## DIRECTIONS FOR THIS TASK
Below this line is a set of entries; quote exactly the lines from the line that contains "edfxtp_1 | 82 |" to the line that contains "o22ai_1 | 27 |", both lines included.

## STORED DATA
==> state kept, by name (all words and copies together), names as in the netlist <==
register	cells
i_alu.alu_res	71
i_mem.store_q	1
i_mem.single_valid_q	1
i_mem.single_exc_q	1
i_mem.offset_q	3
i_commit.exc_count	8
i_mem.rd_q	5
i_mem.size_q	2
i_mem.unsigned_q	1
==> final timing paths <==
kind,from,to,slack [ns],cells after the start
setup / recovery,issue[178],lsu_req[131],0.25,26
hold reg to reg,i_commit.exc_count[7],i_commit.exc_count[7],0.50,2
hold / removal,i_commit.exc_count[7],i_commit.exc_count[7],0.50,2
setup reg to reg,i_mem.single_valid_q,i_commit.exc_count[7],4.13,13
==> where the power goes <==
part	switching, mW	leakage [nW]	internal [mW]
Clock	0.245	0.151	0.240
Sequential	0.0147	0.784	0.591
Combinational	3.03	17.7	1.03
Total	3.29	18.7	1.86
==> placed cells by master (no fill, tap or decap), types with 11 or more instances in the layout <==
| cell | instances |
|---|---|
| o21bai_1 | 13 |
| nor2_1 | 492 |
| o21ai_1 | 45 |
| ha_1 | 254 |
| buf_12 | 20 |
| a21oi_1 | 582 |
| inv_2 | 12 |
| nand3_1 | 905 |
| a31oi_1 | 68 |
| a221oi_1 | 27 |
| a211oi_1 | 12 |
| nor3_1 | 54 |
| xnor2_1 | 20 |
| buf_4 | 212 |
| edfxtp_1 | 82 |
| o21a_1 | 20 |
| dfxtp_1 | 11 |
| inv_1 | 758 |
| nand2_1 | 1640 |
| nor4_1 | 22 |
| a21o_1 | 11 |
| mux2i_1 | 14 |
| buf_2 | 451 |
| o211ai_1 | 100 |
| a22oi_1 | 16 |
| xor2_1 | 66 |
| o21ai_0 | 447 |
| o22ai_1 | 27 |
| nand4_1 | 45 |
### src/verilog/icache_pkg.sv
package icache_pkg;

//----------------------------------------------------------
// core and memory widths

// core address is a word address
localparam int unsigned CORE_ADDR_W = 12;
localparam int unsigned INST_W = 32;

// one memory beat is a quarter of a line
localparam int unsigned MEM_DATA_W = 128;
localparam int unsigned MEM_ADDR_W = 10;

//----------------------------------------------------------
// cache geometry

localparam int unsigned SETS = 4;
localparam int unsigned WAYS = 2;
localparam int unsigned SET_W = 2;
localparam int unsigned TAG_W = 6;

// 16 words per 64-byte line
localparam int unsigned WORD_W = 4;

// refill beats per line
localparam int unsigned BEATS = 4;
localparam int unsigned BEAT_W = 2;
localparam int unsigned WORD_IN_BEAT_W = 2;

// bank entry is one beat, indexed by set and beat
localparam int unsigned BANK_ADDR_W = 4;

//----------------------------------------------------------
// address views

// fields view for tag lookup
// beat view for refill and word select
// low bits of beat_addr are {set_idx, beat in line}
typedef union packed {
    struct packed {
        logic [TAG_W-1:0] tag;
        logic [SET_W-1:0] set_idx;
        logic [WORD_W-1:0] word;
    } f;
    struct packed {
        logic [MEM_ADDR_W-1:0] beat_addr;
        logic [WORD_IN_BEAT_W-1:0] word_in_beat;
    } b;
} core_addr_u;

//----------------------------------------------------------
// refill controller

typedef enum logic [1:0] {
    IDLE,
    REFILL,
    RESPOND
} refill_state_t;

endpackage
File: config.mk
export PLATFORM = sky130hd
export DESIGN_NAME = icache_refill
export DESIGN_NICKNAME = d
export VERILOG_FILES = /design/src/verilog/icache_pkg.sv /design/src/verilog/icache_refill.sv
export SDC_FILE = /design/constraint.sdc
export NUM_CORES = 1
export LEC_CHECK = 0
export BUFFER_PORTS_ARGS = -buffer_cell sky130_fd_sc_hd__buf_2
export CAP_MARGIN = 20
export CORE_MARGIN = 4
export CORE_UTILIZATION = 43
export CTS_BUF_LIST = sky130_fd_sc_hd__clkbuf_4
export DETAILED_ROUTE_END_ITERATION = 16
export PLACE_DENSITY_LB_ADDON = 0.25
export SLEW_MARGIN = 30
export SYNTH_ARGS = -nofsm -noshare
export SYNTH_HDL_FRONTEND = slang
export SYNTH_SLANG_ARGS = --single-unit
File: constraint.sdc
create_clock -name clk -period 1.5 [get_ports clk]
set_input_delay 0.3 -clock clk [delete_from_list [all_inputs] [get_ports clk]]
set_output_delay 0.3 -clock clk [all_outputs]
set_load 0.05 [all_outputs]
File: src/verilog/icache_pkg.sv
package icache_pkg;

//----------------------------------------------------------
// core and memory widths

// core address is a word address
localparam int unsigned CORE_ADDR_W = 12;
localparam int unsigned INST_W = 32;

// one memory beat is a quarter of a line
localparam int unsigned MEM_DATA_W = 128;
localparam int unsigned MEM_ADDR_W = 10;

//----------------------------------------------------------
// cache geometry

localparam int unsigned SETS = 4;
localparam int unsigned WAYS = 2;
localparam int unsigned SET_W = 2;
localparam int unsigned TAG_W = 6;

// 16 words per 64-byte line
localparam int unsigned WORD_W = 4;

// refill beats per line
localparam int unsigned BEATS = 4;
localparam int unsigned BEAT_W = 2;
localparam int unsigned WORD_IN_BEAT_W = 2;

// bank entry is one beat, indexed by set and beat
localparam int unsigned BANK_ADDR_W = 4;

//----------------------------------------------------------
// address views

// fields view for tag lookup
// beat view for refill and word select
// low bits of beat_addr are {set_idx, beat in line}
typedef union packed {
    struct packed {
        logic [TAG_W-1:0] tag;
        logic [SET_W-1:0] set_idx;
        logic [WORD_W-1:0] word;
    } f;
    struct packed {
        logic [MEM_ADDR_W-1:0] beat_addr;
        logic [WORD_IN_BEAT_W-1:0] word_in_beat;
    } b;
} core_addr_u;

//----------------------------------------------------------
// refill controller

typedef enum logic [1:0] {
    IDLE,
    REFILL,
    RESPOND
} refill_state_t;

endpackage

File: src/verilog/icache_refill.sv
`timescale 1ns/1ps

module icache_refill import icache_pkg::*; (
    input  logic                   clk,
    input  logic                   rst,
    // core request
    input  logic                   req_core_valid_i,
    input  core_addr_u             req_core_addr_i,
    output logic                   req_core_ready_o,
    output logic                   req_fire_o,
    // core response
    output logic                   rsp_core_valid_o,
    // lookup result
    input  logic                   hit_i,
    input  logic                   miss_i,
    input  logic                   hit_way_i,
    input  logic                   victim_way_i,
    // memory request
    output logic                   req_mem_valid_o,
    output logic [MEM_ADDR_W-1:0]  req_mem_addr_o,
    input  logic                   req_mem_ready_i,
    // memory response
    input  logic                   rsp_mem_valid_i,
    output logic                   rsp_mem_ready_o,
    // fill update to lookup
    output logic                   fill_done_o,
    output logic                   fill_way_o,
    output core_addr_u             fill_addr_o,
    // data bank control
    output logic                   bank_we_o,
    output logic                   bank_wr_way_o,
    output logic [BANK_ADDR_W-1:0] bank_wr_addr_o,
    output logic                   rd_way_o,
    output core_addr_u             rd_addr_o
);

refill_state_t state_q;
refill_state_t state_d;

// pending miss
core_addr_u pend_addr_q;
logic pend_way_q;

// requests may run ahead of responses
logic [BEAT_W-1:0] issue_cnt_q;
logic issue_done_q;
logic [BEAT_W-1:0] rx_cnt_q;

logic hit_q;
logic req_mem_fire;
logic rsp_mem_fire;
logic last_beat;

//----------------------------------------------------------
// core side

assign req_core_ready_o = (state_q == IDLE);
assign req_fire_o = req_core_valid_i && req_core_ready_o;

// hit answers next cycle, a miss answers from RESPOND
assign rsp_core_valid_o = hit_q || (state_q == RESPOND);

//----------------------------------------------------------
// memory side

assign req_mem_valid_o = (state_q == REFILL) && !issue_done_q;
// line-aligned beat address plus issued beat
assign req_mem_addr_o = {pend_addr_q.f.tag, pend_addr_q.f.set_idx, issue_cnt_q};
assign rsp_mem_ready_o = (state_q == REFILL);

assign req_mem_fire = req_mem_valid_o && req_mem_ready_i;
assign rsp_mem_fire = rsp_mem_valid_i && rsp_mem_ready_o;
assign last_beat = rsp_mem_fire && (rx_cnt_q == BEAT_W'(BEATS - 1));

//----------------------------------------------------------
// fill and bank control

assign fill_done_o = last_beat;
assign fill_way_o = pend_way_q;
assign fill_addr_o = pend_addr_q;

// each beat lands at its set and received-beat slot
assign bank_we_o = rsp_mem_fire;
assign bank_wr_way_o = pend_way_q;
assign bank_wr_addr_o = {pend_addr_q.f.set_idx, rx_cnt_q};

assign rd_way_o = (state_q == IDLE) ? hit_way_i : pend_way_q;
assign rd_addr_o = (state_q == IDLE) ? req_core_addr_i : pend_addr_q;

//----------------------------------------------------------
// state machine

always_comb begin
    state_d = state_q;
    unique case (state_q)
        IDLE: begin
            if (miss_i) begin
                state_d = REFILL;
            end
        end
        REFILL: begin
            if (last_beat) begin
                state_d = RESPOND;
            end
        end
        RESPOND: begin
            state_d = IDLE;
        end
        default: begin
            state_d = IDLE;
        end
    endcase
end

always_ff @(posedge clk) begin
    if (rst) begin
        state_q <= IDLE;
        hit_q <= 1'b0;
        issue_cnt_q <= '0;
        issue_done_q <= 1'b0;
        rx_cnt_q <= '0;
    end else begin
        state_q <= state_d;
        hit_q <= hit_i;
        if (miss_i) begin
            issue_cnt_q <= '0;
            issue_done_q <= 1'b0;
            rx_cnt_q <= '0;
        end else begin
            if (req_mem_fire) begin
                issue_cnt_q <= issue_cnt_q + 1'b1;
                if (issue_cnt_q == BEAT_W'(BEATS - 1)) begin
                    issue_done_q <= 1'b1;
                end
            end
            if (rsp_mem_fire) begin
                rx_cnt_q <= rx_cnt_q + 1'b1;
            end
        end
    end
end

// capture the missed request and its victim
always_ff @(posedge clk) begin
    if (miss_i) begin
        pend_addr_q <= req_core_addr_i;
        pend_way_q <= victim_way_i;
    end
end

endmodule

## RESULT
| edfxtp_1 | 82 |
| o21a_1 | 20 |
| dfxtp_1 | 11 |
| inv_1 | 758 |
| nand2_1 | 1640 |
| nor4_1 | 22 |
| a21o_1 | 11 |
| mux2i_1 | 14 |
| buf_2 | 451 |
| o211ai_1 | 100 |
| a22oi_1 | 16 |
| xor2_1 | 66 |
| o21ai_0 | 447 |
| o22ai_1 | 27 |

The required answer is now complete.